Celui qui s'est fait connaître comme « P. A. » Gauthier au sein du ministère de l'Environnement et qui agissait depuis quelques années comme responsable des dossiers hydriques pour la région s'est alors retrouvé en 1996 devant le plus grand défi de sa carrière.

Le fonctionnaire qui détient une formation en planification de l'environnement et en aménagement du territoire a voulu coucher sur papier cette période de reconstruction qui l'a sollicité 24 h sur 24 pendant plusieurs mois.
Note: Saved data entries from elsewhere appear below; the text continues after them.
Context: an optimization exercise on an open-source flow, tuned for small area, a short achievable clock period and few clock cycles per item. The choices shown serve that exercise and are no tape-out recipe. Function was checked by simulation only, so behaviour that the tests miss may differ from the original.

## btc_enc
module btc_enc (
  input  wire         clk,
  input  wire         rst,         
  input  wire         in_valid,
  output wire         in_ready,
  input  wire [1:0]   in_fmt,      
  input  wire [511:0] in_pixels,   
  output wire         out_valid,
  input  wire         out_ready,
  output wire [127:0] out_block    
);
  function [4:0] ffs_above;
    input [15:0] m;
    input [3:0]  p;
    integer q;
    reg f;
    reg [3:0] x;
    begin
      f = 1'b0; x = 4'd0;
      for (q = 15; q >= 0; q = q - 1)
        if (m[q] && (q > p)) begin f = 1'b1; x = q[3:0]; end
      ffs_above = {f, x};
    end
  endfunction
  function [4:0] ffs;
    input [15:0] m;
    integer q;
    reg f;
    reg [3:0] x;
    begin
      f = 1'b0; x = 4'd0;
      for (q = 15; q >= 0; q = q - 1)
        if (m[q]) begin f = 1'b1; x = q[3:0]; end
      ffs = {f, x};
    end
  endfunction
  localparam S_IDLE = 2'd0, S_RUN = 2'd1, S_OUT = 2'd2, S_OUTW = 2'd3;
  reg  [1:0]   state;
  reg          in_ready_r, out_valid_r;
  reg  [511:0] px;
  reg  [1:0]   fmt;       
  reg  [1:0]   rfmt;      
  wire acc     = in_valid && in_ready_r;
  wire start_n = acc && (state == S_IDLE || out_ready);         
  wire start_p = (state == S_OUTW) && out_ready;                
  reg  go;    
  wire c_idle, a_idle;
  wire done    = (state == S_RUN) && !go && c_idle && a_idle;
  assign in_ready  = in_ready_r;
  assign out_valid = out_valid_r;
  always @(posedge clk) begin
    if (rst) go <= 1'b0;
    else     go <= start_n || start_p;
  end
  always @(posedge clk) begin
    if (rst) begin
      state       <= S_IDLE;
      in_ready_r  <= 1'b1;
      out_valid_r <= 1'b0;
    end else begin
      case (state)
        S_IDLE: if (acc) begin
          state <= S_RUN; in_ready_r <= 1'b0;
        end
        S_RUN: if (done) begin
          state <= S_OUT; in_ready_r <= 1'b1; out_valid_r <= 1'b1;
        end
  ...
export LEC_CHECK = 0
export ABC_CLOCK_PERIOD_IN_PS = 9000
export CAP_MARGIN = 20
export CORE_MARGIN = 2
export CORE_UTILIZATION = 30
export SLEW_MARGIN = 20
create_clock -name core_clock -period 36.0 [get_ports {clk}]
run.sh (not shown) runs the stock make flow with config.mk's settings and CLKGATE_MAP_FILE= SYNTH_SCRIPT=/design/flow/synth_recipe.tcl, a recipe that flattens the netlist after the stock synthesis.
Testbench counts at the start, summed over its fixed seeds: cycles 56,624, items 288.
Il résume ces moments dans Déjà 20 ans - Mes leçons du Déluge de 1996, un ouvrage de 131 pages publié à compte d'auteur, en juillet.
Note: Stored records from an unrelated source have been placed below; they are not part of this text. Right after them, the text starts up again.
Context: an optimization exercise on an open-source flow, tuned for small area. The choices shown serve that exercise and are no tape-out recipe.
The RTL was checked by simulation tests, not by an equivalence proof against the original design.
No activity file was given, so power comes from the tool's default toggle rates.

==> build 34 <==
// optommp_parser
module optommp_parser (
    input  wire        clk,
    input  wire        rst,
    input  wire        req_valid,
    input  wire        req_write,
    input  wire        req_space,
    input  wire        req_size,
    input  wire [7:0]  req_addr,
    input  wire [31:0] req_wdata,
    output reg         rsp_valid,
    output reg  [31:0] rsp_rdata,
    output reg         rsp_err,
    output wire        irq
);
export LEC_CHECK = 0
export CAP_MARGIN = 10
export CORE_MARGIN = 2
export CORE_UTILIZATION = 50
export PLACE_DENSITY = 0.6
export SLEW_MARGIN = 10
create_clock -name core_clock -period 12.0 [get_ports {clk}]
standard.sh (not shown) runs the stock make flow with config.mk's settings and CLKGATE_MAP_FILE= SYNTH_SCRIPT=/design/flow/synth_recipe.tcl, a recipe that flattens the netlist after the stock synthesis.
==> flow/flow/run.sh <==
#!/bin/bash
# Layout flow: the standard ORFS flow (standard.sh), except that
#  - synthesis keeps the small AND-OR selector modules (omp_aor*) apart and
#    maps them with a structure-preserving ABC script (flow/abc_aor.script),
#    and maps the rest of the logic with an area-oriented ABC script
#    (flow/abc.script); the design is flattened afterwards as usual.
#    Registers, their names and cell types are those of the standard
#    synthesis (ABC only maps combinational logic);
#  - the port buffers use a small buffer cell;
#  - clock tree synthesis uses small clock buffers in small clusters, without
#    dummy loads.
set -euo pipefail
W=$PWD

# ORFS synth.tcl with its ABC call replaced by the two calls above
sed 's#log_cmd abc {\*}$abc_args#log_cmd abc {*}[lreplace $abc_args 1 1 '"$W"'/flow/abc_aor.script] omp_aor16 omp_aor4\n  log_cmd abc {*}[lreplace $abc_args 1 1 '"$W"'/flow/abc.script] optommp_parser#' \
    "$FLOW_HOME/scripts/synth.tcl" > "$W/synth_area.tcl"
grep -q "flow/abc.script" "$W/synth_area.tcl"
grep -q "flow/abc_aor.script" "$W/synth_area.tcl"

# The standard flow's synthesis wrapper, sourcing the copy above
sed "s#source \$::env(SCRIPTS_DIR)/synth.tcl#source $W/synth_area.tcl#" synth_recipe.tcl > "$W/synth_recipe_area.tcl"
grep -q "synth_area.tcl" "$W/synth_recipe_area.tcl"

CTS="-sink_clustering_enable -repair_clock_nets -dont_use_dummy_load -buf_list sky130_fd_sc_hd__clkbuf_4 -sink_clustering_size 8 -sink_clustering_max_diameter 40"

# standard.sh with the synthesis wrapper above, the kept modules, the port buffer cell and the CTS arguments
sed -e "s#SYNTH_SCRIPT=[^ ]*#SYNTH_SCRIPT=$W/synth_recipe_area.tcl 'SYNTH_KEEP_MODULES=omp_aor16 omp_aor4' 'BUFFER_PORTS_ARGS=-buffer_cell sky130_fd_sc_hd__buf_1' 'CTS_ARGS=$CTS'#" \
    standard.sh > "$W/standard_area.sh"
grep -q "synth_recipe_area.tcl" "$W/standard_area.sh"

bash "$W/standard_area.sh" > "$W/flow_make.log" 2>&1
==> flow/flow/abc.script <==
strash
balance -l
resub -K 6 -l
rewrite -l
resub -K 6 -N 2 -l
refactor -l
resub -K 8 -l
balance -l
resub -K 8 -N 2 -l
rewrite -l
resub -K 10 -l
rewrite -z -l
resub -K 10 -N 2 -l
balance -l
resub -K 12 -l
refactor -z -l
resub -K 12 -N 2 -l
rewrite -z -l
balance -l
dch -f
amap -A 4 -F 4
topo
==> flow/flow/abc_aor.script <==
strash
amap
topo
==> build 56 (differences from build 34) <==
--- a/flow/design.v
+++ b/flow/design.v
@@ -13,12 +13,14 @@
     output wire        irq
 );
     localparam [3:0] E_BADCMD = 4'h1, E_BUSY = 4'h2, E_ORC_SHORT = 4'h3,
                      E_BUFLEN = 4'h4, E_VIEW = 4'h5;
     reg [511:0] bufm;                
     reg         busy, busy_d, done, err;
+    reg         ph;                  
+    reg         ml_inc;              
     reg [1:0]   last_op;
     reg [2:0]   errcode;
     reg         irq_en;
     reg [6:0]   buf_len;
     reg [31:0]  orc_off;
     reg         match_res;
@@ -106,39 +108,43 @@
         end
     endgenerate
     integer i;
     always @(posedge clk)
         for (i = 0; i < 64; i = i + 1)
             if (bwe_k[i]) bufm[8*i +: 8] <= wd_lane[i % 4];
-    wire eng_ml = busy && (last_op == 2'd2);    
-    wire [3:0] mq3 = ra[5:2];
-    wire [1:0] mr  = ra[1:0];
-    wire [3:0] mq1 = mq3 - 4'd2;
-    wire [3:0] mq  = mq3 - 4'd3;
-    wire [3:0] mq4 = mq3 + 4'd1;
+    wire eng_ml = busy && !ph && (last_op == 2'd2);    
+    wire [3:0] mq  = o6[5:2];
+    wire [1:0] mr  = o6[1:0];
+    wire [3:0] mq1 = mq + 4'd1;
+    wire [3:0] mq3 = mq + 4'd3;
+    wire [3:0] mq4 = mq + 4'd4;
     wire [1:0] mrm = mr - 2'd1;
     wire [1:0] mrp = mr + 2'd1;
     reg [3:0] wsel [0:3];
     reg [1:0] rot;
     integer j;
     always @(*) begin
         for (j = 0; j < 4; j = j + 1) begin
-            if (eng_ml)
+            if (vcap)
+                wsel[j] = view_mode ? (4'd4 + view_index[5:2]) : (4'd4 + view_index[3:0]);
+            else if (eng_ml)
                 case (j)
                     0: wsel[j] = (mr == 2'd1) ? mq1 : (mr == 2'd3) ? mq4 : mq3;
                     1: wsel[j] = (mr == 2'd2) ? mq1 : mq3;
                     2: wsel[j] = (mr == 2'd3) ? mq1 : mq3;
                     default: wsel[j] = (mr == 2'd0) ? mq : mq3;
                 endcase
             else
                 wsel[j] = ra[5:2];
         end
-        if (eng_ml)
+        if (vcap)
+            rot = view_mode ? view_index[1:0] : 2'd3;
+        else if (eng_ml)
             rot = mrp;
         else
-            rot = (rk == 2'd2) ? 2'd3 : ra[1:0];
+            rot = (rk == 2'd3) ? ra[1:0] : 2'd3;
     end
     wire [7:0] lane [0:3];
     genvar b, ww;
     generate
         for (k = 0; k < 4; k = k + 1) begin : g_lane
             wire [15:0] oh = 16'd1 << wsel[k];
@@ -176,13 +182,13 @@
             4'd0, 4'd1, 4'd5, 4'd6, 4'd7: ml_base = 5'd16;
             4'd2, 4'd4:                   ml_base = 5'd12;
             default:                      ml_base = 5'd8;
         endcase
     end
     wire        ml_ext = ((ml_t == 4'd1) || (ml_t == 4'd7)) && orc_14;
-    wire [12:0] ml_hi  = {1'b0, x1, x0[7:4]} + 13'd1;
+    wire [12:0] ml_hi  = msglen_res[16:4] + 13'd1;
     function [7:0] bb;
         input integer n;
         begin
             bb = bufm[8*n +: 8];
         end
     endfunction
@@ -209,12 +215,13 @@
     wire s_val0 = sel(6'd35) && recs;
     wire s_val1 = sel(6'd39) && recs;
     wire s_val2 = sel(6'd43) && recs;
     wire s_val3 = sel(6'd47) && recs && pv;
     wire s_val4 = sel(6'd51) && recs && pv;
     wire s_val5 = sel(6'd55) && recs && p5;
+    wire s_len5 = sel(6'd54) && recs && p5;
     wire s_val6 = sel(6'd59) && recs && s6;
     wire s_len6 = sel(6'd58) && recs && s6;
     wire g_orc  = sel(6'h04) && orc_v;
     wire g_qa   = (sel(6'h08) && hv && dst) || (s_val4 && dst);
     wire g_rc   = s_val4 && !dst;
     wire g_qb   = s_val5 && isq;
@@ -288,22 +295,21 @@
         | {24'd0, c};
     wire sw = (rk == 2'd2);
     wire sb = rk[1];
     always @(*) rsp_rdata = regv | ({32{sw}} & {rd_word[31:8], 8'd0}) | ({32{sb}} & {24'd0, x0});
     always @(posedge clk) begin
         busy_d <= busy;
-        ra     <= w_view ? {2'b00, 4'd4 + (vw_mode ? vw_idx[5:2] : vw_idx[3:0]), vw_mode ? vw_idx[1:0] : 2'd3} :
-                  w_cmd  ? {2'b00, o6[5:2] + 4'd3, o6[1:0]} : a;
+        ra     <= a;
         rk     <= (acc && !req_write) ? (req_space ? (req_size ? 2'd2 : 2'd3) : 2'd1) : 2'd0;
-        rsp_err <= req_valid && !admitted;
+        rsp_err <= !admitted;
     end
     always @(posedge clk) begin
         if (rst) begin
             rsp_valid <= 1'b0;
             vcap <= 1'b0;
-            busy <= 1'b0; done <= 1'b0; err <= 1'b0;
+            busy <= 1'b0; ph <= 1'b0; done <= 1'b0; err <= 1'b0;
             last_op <= 2'd0; errcode <= 3'd0;
             irq_en <= 1'b0;
             buf_len <= 7'd0;
             match_res <= 1'b0;
             orc_v <= 1'b0; vs_v <= 1'b0; vd_v <= 1'b0; ml_v <= 1'b0;
             blk_valid <= 1'b0;
@@ -315,14 +321,15 @@
                 err <= 1'b0;
                 errcode <= 3'd0;
             end else if (raise) begin
                 err <= 1'b1;
                 if (!err) errcode <= raise_code;
             end
-            busy <= start;
-            if (busy)
+            busy <= start || eng_ml;
+            ph   <= eng_ml;
+            if (busy && !eng_ml)
                 done <= 1'b1;
             else if (start || (w_status && req_wdata[1]))
                 done <= 1'b0;
             if (w_ctrl)
                 irq_en <= req_wdata[0];
             if (bwe)
@@ -330,19 +337,19 @@
             if (w_buflen && !busy && buflen_ok) begin
                 buf_len   <= req_wdata[6:0];
                 blk_valid <= 1'b0;
             end
             if (w_orc && !busy)
                 orc_v <= 1'b1;
-            if (vcap)
-                vd_v <= 1'b1;
             if (w_view && !busy) begin
                 vs_v <= 1'b1;
                 if (!view_hit)
                     vd_v <= 1'b0;
             end
+            if (vcap)
+                vd_v <= 1'b1;
             if (eng_ml && orc_ok)
                 ml_v <= 1'b1;
             if (start) begin
                 last_op <= op[1:0];
                 if (op == 4'd1)
                     match_res <= (buf_len >= 7'd4) && (bb(0) == 8'd0) && (bb(1) == 8'd0) &&
@@ -365,14 +372,17 @@
             view_mode  <= vw_mode;
             view_index <= vw_idx;
         end
         if (!rst && vcap)
             view_data <= view_mode ? {24'd0, x0} : rd_word;
         if (!rst && eng_ml && orc_ok) begin
-            msglen_res <= ml_ext ? {ml_hi, x0[3:0]} : {12'd0, ml_base};
+            msglen_res <= ml_ext ? {1'b0, x1, x0} : {12'd0, ml_base};
+            ml_inc <= ml_ext;
         end
+        if (!rst && busy && ph && orc_ok && ml_inc)
+            msglen_res[16:4] <= ml_hi;
     end
     always @(posedge clk) begin
         if (!rst && start && op == 4'd3) begin
             tc  <= d_t;
             dd  <= {bb(0), bb(1)};
             tl  <= bb(2) >> 2;
@@ -387,25 +397,15 @@
 endmodule
 module omp_aor16 (
     input  wire [15:0] d,
     input  wire [15:0] s,
     output wire        y
 );
-    wire [15:0] t = d & s;
-    wire y0 = ~(t[0] | t[1] | t[2]);
-    wire y1 = ~(t[3] | t[4] | t[5]);
-    wire y2 = ~(t[6] | t[7] | t[8]);
-    wire y3 = ~(t[9] | t[10] | t[11]);
-    wire y4 = ~(t[12] | t[13] | t[14]);
-    wire y5 = ~t[15];
-    assign y = ~(y0 & y1 & y2) | ~(y3 & y4 & y5);
+    assign y = |(d & s);
 endmodule
 module omp_aor4 (
     input  wire [3:0] d,
     input  wire [3:0] s,
     output wire       y
 );
-    wire [3:0] t = d & s;
-    wire y0 = ~(t[0] | t[1] | t[2]);
-    wire y1 = ~t[3];
-    assign y = ~(y0 & y1);
+    assign y = |(d & s);
 endmodule
==> flow/flow/run.sh (replaced) <==
#!/bin/bash
# Layout flow: the standard ORFS flow (standard.sh), except that
#  - synthesis maps the logic with an area-oriented ABC script (flow/abc.script);
#    registers, their names and cell types are those of the standard synthesis
#    (ABC only maps combinational logic);
#  - the port buffers use a small buffer cell;
#  - clock tree synthesis uses small clock buffers in small clusters, without
#    dummy loads.
set -euo pipefail
W=$PWD

# ORFS synth.tcl with its ABC call pointed at flow/abc.script
sed 's#log_cmd abc {\*}$abc_args#log_cmd abc {*}[lreplace $abc_args 1 1 '"$W"'/flow/abc.script]#' \
    "$FLOW_HOME/scripts/synth.tcl" > "$W/synth_area.tcl"
grep -q "flow/abc.script" "$W/synth_area.tcl"

# The standard flow's synthesis wrapper, sourcing the copy above
sed "s#source \$::env(SCRIPTS_DIR)/synth.tcl#source $W/synth_area.tcl#" synth_recipe.tcl > "$W/synth_recipe_area.tcl"
grep -q "synth_area.tcl" "$W/synth_recipe_area.tcl"

CTS="-sink_clustering_enable -repair_clock_nets -dont_use_dummy_load -buf_list sky130_fd_sc_hd__clkbuf_4 -sink_clustering_size 8 -sink_clustering_max_diameter 40"

# standard.sh with the synthesis wrapper above, the port buffer cell and the CTS arguments
sed -e "s#SYNTH_SCRIPT=[^ ]*#SYNTH_SCRIPT=$W/synth_recipe_area.tcl 'BUFFER_PORTS_ARGS=-buffer_cell sky130_fd_sc_hd__buf_2' 'CTS_ARGS=$CTS'#" \
    standard.sh > "$W/standard_area.sh"
grep -q "synth_recipe_area.tcl" "$W/standard_area.sh"

bash "$W/standard_area.sh" > "$W/flow_make.log" 2>&1
removed: flow/flow/abc_aor.script
==> comparison table <==
Result of the run: build 34 timing/DRC/antenna clean; build 56 timing/DRC/antenna clean
Fin cells: build 34 3181; build 56 3382
Synthesized flop and latch total: build 34 757; build 56 759
Die footprint: build 34 63240 µm²; build 56 64470 µm²
Routed length on met1: build 34 41050 µm; build 56 47430 µm
Die boundary width: build 34 251.5 µm; build 56 253.9 µm
Worst Setup Slack, final: build 34 2.201 ns; build 56 1.782 ns
GR met1 Demand/Resource: build 34 0.4652; build 56 0.5275
Net Sw Frac: build 34 0.2388; build 56 0.2409
Cell type of the slowest stage on the worst timing path: build 34 o22ai_1; build 56 o21ai_0
WL met3: build 34 12240 µm; build 56 14990 µm
Overall routing resource usage: build 34 0.3398; build 56 0.3707
Inverters, non-clock: build 34 196; build 56 195
Crit path max fanout: build 34 11; build 56 8
Total placed cells including tap cells: build 34 3060; build 56 3259
Largest net degree at the start of global routing: build 34 55; build 56 64
Layout overhead on the synthesized area: build 34 8.617%; build 56 10.36%
Overall power: build 34 4.470 mW; build 56 4.498 mW
Internal power: build 34 3.402 mW; build 56 3.415 mW
Minimum hold slack: build 34 0.4595 ns; build 56 0.4578 ns
GR Util met2: build 34 0.5148; build 56 0.5326
Core utilization of the finished layout: build 34 0.5501; build 56 0.5584
FF+latch count: build 34 757; build 56 759
Clock input transition at the sequential cells of the worst setup and hold paths: build 34 0.08 ns; build 56 0.09 ns
Nets@finish: build 34 2478; build 56 2618
Switching pwr: build 34 1.068 mW; build 56 1.083 mW
Initial Utilization: build 34 0.5064; build 56 0.5060

## re-timing with driven ports
No port has a modelled driver above. Below, the same layouts with a new extraction and two added sets of constraints.
Step 1 assumes that a clkbuf_16 drives the clock port and a buf_2 every other input.
Step 2 adds t to the input delays and takes it off the output delays; t is the mean of the earliest and latest rising clock arrival at the registers after step 1. Input paths then give back, and output paths get back, about the clock's delay inside the block.
Slacks: ideal ports / drivers / drivers and shift; pairs: ideal ports / drivers.
run | t (ns) | slack for setup (ns) | clock arrival spread, ns | worst slew at a driven data input, ns
build 34 | 0.966 | 2.200 / 2.146 / 3.112 | 0.125 / 0.126 | 0.07
build 56 | 0.951 | 1.782 / 1.724 / 2.675 | 0.138 / 0.138 | 0.04
After both steps every run listed still meets setup and hold.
Pierre A. Gauthier nous avait donné rendez-vous à l'embouchure de la rivière Ha ! Ha ! , à La Baie, près de la Pyramide des Ha ! Ha ! , érigée en mémoire des inondations de juillet 1996. Le lieu est hautement symbolique pour le fonctionnaire et lui rappelle de nombreux souvenirs.

« La Pyramide, malgré toutes les critiques que certains peuvent en faire, c'est le symbole de la reconstruction. C'est le lieu d'arrivée des fondateurs de la région, mais aussi l'endroit le plus affecté par le Déluge. »

Urgence

Après le Déluge, le défi était immense, et la reconstruction, urgente. À La Baie, le lit de la rivière Ha ! Ha ! et de la rivière à Mars avaient été modifiés. Les berges étaient détruites. Un immense amas de boue et de sable défigurait le territoire. La rivière Saint-Jean, à L'Anse-Saint-Jean, avait aussi subi d'importants dommages.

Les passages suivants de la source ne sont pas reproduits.